╭─ Provided entries

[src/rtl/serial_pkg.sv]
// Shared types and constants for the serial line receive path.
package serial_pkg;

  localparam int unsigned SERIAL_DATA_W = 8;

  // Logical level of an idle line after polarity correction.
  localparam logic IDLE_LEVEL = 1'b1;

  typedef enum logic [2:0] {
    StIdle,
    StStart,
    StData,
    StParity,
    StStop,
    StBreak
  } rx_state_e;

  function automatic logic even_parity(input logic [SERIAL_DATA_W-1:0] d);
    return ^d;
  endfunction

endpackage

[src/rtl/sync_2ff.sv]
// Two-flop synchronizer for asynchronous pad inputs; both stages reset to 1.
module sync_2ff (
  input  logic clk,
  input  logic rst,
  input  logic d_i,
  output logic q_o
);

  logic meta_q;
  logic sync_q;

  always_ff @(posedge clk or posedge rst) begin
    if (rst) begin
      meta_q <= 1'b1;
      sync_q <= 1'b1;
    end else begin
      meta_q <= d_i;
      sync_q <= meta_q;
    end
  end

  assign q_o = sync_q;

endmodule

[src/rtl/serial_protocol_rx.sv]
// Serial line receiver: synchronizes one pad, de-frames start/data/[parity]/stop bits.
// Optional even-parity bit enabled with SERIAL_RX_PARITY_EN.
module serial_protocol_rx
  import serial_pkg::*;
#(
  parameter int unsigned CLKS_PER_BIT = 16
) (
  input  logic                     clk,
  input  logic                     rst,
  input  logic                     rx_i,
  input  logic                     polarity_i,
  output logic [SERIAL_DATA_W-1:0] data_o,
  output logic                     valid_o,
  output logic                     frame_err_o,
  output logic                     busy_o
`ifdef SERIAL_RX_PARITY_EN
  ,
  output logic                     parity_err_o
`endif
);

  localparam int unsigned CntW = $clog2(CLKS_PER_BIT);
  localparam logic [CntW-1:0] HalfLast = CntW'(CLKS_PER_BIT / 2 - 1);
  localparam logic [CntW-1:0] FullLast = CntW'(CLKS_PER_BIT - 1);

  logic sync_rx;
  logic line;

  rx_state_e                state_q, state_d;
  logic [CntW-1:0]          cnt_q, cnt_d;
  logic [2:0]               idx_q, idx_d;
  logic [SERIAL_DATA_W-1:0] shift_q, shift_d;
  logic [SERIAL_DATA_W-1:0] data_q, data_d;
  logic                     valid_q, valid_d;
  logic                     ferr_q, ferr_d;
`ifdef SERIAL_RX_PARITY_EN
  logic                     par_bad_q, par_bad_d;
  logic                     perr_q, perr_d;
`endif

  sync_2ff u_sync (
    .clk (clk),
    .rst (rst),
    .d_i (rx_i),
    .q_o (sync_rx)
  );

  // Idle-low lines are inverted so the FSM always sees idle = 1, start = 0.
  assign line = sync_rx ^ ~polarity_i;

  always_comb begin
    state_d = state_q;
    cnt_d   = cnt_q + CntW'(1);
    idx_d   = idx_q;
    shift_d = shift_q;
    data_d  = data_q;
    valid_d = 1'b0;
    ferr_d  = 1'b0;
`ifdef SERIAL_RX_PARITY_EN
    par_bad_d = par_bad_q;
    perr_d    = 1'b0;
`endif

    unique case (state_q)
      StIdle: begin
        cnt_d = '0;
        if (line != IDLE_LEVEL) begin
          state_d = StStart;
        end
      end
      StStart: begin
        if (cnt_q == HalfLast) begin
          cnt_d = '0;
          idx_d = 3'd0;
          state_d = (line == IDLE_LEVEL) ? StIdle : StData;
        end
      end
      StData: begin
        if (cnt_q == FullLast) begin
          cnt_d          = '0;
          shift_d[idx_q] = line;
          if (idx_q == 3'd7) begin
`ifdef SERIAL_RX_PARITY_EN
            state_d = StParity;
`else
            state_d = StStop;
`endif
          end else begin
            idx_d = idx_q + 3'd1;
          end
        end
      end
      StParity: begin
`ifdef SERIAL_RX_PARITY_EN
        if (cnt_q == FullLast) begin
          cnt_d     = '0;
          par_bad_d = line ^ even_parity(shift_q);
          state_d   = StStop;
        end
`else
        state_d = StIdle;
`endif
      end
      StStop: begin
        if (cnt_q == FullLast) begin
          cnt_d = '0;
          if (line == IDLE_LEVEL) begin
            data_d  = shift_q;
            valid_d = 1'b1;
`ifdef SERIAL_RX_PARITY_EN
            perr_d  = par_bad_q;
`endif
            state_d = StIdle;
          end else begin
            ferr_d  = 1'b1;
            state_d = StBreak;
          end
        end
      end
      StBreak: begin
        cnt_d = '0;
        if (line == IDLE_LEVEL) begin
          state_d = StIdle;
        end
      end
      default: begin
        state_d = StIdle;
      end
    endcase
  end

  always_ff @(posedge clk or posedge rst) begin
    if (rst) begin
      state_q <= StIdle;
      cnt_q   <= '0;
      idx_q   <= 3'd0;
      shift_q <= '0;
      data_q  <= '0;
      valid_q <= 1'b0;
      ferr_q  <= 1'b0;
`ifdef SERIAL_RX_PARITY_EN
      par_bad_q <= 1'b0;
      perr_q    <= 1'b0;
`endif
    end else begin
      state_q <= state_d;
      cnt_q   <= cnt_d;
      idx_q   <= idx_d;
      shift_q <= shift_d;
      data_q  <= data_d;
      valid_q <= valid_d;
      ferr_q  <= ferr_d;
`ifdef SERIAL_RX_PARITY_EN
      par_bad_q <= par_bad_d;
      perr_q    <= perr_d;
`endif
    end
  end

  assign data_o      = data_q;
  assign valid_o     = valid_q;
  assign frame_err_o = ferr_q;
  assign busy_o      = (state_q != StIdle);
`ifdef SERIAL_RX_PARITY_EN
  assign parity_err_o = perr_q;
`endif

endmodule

╰─
╭─ Provided entries

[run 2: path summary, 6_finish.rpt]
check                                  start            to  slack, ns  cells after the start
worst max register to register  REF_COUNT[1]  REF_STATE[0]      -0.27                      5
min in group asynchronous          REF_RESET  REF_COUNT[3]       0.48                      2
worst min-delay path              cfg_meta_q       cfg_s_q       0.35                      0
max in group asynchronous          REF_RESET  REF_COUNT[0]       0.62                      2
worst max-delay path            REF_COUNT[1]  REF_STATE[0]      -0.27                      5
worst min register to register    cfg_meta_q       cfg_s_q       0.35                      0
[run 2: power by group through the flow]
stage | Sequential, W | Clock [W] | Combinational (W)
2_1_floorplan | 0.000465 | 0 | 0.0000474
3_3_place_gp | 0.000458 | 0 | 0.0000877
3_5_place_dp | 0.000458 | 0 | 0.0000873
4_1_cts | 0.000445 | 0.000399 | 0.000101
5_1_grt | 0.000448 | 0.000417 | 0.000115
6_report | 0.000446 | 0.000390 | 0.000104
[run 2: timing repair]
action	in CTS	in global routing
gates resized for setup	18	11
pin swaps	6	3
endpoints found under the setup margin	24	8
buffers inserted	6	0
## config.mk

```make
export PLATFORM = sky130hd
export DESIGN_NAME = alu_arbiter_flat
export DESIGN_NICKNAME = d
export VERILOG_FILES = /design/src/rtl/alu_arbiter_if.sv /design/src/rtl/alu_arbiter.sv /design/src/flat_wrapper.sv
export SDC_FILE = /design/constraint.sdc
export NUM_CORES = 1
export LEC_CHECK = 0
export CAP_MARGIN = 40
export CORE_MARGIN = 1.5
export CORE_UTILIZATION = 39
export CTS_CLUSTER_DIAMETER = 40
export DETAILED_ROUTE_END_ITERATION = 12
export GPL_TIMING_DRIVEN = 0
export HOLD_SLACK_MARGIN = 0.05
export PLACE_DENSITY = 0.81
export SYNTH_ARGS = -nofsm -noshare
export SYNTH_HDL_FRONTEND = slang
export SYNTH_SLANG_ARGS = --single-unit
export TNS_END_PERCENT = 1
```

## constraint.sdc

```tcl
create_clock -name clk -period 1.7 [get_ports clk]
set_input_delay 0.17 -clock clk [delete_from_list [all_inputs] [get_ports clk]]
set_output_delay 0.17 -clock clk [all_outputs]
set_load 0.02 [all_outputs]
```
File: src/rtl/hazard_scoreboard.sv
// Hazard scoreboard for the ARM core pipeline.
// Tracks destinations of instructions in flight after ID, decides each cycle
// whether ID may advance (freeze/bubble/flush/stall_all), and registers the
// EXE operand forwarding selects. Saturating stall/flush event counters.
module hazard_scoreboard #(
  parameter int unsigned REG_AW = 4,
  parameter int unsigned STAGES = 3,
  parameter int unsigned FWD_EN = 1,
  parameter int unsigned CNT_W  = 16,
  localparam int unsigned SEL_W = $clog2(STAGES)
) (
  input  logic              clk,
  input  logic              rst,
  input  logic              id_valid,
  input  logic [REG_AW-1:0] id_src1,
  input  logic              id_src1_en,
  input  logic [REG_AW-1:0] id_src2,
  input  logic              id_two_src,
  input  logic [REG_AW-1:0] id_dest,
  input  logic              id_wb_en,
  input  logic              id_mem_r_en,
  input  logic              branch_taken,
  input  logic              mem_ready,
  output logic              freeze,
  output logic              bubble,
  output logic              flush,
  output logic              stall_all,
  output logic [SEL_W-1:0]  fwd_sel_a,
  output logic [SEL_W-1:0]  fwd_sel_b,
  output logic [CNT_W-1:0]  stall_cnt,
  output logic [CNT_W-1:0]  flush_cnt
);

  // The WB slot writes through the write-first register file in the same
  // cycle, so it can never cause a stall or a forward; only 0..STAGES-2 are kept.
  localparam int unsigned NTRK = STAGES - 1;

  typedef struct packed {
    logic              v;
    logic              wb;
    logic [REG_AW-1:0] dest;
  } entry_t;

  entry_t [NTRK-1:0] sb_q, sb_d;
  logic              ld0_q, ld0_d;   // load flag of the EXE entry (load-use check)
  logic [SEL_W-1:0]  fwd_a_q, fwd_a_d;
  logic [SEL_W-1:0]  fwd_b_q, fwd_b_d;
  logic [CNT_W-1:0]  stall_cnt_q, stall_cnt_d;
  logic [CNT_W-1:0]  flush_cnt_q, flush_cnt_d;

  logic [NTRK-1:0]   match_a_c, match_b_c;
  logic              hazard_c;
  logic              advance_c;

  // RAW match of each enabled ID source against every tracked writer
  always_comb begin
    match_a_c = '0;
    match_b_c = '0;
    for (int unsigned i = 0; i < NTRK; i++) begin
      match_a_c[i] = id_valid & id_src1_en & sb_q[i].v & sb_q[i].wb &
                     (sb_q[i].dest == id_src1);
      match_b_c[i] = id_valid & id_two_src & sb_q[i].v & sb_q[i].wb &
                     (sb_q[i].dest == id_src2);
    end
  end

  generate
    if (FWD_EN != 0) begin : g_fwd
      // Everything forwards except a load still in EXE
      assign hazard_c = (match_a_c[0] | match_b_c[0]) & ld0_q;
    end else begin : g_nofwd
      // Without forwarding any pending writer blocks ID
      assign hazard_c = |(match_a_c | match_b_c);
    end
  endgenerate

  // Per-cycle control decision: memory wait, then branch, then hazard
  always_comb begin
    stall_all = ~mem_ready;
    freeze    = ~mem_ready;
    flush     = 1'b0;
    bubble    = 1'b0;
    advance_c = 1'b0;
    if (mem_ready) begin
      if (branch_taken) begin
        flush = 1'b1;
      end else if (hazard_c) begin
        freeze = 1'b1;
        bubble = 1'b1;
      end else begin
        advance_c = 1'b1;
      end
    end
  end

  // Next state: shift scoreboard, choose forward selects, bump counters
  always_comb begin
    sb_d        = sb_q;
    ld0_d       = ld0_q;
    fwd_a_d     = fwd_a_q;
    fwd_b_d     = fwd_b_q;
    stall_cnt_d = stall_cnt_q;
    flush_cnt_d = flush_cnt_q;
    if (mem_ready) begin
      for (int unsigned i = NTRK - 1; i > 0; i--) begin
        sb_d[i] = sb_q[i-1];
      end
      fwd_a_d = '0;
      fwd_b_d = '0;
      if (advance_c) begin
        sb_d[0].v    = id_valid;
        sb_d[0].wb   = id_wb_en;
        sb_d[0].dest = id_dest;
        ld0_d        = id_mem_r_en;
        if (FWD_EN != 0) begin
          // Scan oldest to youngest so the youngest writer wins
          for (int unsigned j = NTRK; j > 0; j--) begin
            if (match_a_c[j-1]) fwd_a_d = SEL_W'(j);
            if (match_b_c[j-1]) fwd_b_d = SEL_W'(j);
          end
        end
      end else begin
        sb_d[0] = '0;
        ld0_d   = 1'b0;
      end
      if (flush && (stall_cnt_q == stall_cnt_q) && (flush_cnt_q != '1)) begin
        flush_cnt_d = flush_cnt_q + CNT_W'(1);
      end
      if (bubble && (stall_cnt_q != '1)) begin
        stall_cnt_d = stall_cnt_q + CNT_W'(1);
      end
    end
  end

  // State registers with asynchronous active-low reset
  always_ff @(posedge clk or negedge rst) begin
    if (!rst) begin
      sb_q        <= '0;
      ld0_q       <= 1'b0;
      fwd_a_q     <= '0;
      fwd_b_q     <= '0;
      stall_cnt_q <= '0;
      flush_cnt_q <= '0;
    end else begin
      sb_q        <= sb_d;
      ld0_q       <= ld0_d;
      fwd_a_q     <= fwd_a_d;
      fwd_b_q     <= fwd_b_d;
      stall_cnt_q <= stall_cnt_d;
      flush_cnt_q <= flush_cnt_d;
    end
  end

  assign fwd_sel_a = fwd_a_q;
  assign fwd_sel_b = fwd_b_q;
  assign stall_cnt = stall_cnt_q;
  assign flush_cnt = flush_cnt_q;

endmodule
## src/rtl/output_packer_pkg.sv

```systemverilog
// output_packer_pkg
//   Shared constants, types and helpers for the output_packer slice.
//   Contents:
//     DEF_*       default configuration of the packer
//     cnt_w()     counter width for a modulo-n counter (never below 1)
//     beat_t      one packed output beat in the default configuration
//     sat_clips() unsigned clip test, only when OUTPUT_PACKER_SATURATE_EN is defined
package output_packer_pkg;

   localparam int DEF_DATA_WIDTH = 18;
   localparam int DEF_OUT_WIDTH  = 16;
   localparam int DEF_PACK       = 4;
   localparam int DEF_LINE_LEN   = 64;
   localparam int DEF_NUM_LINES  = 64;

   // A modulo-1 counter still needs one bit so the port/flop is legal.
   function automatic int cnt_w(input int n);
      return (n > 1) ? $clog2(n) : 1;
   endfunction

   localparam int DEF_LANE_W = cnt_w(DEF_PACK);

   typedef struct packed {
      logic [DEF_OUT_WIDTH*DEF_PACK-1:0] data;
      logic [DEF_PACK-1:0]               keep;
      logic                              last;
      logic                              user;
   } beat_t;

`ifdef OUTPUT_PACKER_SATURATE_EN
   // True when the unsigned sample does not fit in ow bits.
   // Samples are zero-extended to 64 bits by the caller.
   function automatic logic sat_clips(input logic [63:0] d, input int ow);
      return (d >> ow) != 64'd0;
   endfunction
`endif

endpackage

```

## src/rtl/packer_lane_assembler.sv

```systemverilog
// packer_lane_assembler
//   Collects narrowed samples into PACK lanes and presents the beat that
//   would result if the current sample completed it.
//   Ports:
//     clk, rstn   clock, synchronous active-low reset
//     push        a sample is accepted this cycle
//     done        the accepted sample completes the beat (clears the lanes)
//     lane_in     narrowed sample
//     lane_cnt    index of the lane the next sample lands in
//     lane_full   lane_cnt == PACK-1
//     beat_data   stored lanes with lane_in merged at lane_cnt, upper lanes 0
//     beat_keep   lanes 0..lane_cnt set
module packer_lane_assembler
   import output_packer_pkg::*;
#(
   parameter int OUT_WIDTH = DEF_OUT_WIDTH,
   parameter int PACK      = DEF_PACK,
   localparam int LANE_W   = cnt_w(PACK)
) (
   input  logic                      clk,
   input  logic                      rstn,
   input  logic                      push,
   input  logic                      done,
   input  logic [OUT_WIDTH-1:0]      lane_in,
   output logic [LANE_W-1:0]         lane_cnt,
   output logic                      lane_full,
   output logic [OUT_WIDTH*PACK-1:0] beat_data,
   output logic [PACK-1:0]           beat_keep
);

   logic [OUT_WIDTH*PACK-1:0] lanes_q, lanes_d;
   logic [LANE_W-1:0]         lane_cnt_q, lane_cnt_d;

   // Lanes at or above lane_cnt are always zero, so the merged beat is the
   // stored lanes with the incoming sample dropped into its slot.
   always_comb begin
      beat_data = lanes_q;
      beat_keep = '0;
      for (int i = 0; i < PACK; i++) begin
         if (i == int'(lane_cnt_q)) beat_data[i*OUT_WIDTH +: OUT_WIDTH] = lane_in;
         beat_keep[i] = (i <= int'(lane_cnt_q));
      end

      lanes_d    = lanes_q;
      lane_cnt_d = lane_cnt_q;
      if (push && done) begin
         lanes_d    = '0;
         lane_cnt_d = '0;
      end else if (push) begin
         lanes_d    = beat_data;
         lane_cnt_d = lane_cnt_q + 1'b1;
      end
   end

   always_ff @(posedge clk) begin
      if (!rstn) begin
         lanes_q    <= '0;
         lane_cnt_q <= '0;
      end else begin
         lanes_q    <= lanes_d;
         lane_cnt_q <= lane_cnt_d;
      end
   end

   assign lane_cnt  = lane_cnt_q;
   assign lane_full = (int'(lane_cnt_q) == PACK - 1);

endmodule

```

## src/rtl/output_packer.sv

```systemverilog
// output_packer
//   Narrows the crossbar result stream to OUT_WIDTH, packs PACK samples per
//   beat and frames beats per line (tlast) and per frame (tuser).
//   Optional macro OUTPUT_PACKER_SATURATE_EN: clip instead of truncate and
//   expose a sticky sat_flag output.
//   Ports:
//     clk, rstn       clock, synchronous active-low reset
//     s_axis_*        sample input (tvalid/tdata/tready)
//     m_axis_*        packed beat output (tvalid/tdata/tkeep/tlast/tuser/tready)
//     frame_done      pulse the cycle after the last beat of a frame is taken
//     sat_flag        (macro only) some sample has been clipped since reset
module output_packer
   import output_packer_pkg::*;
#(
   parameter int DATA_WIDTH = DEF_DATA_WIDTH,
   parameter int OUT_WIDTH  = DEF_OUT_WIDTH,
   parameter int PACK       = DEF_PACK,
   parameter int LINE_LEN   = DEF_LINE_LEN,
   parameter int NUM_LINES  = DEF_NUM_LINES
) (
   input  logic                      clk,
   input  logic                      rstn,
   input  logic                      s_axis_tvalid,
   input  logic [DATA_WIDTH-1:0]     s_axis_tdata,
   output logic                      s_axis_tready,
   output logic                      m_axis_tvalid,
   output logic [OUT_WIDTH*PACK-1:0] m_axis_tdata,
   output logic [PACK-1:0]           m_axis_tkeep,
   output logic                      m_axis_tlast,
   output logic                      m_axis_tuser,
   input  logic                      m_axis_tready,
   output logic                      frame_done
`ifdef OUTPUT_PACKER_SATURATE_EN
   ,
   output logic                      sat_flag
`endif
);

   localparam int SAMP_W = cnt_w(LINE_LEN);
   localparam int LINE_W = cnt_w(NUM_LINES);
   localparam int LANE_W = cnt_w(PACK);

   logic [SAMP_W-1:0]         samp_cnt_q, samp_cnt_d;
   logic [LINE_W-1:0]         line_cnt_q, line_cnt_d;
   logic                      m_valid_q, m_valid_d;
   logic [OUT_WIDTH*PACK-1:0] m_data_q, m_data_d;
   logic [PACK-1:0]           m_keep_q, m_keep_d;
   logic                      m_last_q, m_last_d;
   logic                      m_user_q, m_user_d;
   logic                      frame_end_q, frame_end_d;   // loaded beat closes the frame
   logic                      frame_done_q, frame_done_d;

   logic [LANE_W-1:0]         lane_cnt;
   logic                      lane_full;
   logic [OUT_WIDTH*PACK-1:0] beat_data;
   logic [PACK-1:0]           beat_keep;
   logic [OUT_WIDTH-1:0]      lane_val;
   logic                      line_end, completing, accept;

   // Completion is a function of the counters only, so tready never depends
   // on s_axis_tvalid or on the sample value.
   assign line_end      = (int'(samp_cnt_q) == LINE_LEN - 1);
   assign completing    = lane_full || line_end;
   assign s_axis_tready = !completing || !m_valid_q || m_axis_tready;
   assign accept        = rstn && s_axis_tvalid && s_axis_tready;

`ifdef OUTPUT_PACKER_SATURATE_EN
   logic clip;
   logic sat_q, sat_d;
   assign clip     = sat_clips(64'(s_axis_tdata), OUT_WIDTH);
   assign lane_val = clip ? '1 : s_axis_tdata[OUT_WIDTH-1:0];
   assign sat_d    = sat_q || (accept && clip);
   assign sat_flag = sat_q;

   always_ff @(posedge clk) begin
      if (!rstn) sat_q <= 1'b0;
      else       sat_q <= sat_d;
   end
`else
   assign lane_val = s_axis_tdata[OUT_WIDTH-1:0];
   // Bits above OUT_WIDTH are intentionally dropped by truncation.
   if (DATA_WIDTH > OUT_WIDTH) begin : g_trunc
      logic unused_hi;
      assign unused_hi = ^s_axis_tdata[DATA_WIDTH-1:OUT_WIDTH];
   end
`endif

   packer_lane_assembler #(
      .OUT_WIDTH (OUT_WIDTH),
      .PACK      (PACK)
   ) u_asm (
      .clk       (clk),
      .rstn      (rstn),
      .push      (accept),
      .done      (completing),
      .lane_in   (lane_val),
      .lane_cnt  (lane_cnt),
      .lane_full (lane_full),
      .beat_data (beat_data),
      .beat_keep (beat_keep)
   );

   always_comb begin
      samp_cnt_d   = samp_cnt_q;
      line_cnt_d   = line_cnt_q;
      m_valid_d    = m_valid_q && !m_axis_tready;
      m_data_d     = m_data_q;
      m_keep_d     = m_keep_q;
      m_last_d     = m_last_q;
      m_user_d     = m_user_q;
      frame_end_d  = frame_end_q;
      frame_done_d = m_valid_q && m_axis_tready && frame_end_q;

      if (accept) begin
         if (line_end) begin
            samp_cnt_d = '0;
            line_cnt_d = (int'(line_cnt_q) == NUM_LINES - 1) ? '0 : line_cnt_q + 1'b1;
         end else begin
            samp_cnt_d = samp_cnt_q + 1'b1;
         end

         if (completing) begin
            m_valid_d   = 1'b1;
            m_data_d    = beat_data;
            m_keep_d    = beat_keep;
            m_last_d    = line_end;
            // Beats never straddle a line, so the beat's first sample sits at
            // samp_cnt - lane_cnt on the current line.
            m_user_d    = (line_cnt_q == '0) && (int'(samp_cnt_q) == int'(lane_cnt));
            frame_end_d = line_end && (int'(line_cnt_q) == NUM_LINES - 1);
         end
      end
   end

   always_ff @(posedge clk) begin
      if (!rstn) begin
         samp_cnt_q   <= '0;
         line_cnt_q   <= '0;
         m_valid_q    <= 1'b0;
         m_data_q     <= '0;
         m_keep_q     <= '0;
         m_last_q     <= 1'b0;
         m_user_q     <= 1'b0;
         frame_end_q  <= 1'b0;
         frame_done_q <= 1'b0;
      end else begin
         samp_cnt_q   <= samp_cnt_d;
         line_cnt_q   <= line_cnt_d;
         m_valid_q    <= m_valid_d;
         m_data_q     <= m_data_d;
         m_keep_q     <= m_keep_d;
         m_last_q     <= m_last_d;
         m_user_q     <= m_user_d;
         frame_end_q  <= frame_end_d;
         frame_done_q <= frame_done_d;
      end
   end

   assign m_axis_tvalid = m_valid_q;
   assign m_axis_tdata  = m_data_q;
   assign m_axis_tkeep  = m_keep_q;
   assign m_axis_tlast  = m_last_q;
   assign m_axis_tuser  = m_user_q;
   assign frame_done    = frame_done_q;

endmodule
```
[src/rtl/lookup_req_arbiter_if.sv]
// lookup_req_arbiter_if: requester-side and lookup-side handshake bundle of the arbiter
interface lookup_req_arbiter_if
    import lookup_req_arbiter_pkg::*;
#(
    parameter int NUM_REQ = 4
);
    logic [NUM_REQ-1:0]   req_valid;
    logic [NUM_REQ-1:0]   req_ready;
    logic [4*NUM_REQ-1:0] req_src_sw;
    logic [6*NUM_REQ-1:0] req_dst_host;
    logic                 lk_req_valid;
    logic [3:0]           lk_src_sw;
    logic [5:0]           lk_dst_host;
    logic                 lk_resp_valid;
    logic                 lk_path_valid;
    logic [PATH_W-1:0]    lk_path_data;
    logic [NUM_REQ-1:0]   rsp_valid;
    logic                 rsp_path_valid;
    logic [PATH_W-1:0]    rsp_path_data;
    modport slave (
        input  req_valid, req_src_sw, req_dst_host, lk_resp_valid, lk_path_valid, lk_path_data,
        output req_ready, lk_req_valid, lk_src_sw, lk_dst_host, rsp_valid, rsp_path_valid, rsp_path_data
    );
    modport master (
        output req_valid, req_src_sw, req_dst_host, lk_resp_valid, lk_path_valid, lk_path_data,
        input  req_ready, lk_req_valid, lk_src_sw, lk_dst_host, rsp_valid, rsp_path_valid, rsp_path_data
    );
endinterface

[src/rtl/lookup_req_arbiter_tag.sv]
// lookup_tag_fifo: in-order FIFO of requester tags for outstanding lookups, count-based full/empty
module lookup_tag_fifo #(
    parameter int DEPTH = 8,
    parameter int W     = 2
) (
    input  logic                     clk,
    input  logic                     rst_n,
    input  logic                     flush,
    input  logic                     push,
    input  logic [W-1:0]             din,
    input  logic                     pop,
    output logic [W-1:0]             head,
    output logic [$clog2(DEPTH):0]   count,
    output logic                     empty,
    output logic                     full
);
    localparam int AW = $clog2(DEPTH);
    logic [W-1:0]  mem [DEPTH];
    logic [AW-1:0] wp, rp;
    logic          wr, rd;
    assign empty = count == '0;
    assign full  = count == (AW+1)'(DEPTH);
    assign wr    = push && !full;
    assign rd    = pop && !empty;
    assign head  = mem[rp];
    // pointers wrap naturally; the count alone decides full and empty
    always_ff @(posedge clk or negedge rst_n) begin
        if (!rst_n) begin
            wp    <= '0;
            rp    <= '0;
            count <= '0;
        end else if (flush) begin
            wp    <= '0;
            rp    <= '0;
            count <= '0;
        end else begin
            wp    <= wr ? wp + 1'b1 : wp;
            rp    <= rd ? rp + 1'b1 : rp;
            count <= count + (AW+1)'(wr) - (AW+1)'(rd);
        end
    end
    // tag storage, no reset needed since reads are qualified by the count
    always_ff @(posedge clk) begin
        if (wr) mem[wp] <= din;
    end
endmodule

╰─

*Work task*. Repeat, exactly as they stand above, the lines from the line with "still in EXE" to the line with "advance_c = 1'b0;", both lines included.

*Response below*.
      // Everything forwards except a load still in EXE
      assign hazard_c = (match_a_c[0] | match_b_c[0]) & ld0_q;
    end else begin : g_nofwd
      // Without forwarding any pending writer blocks ID
      assign hazard_c = |(match_a_c | match_b_c);
    end
  endgenerate

  // Per-cycle control decision: memory wait, then branch, then hazard
  always_comb begin
    stall_all = ~mem_ready;
    freeze    = ~mem_ready;
    flush     = 1'b0;
    bubble    = 1'b0;
    advance_c = 1'b0;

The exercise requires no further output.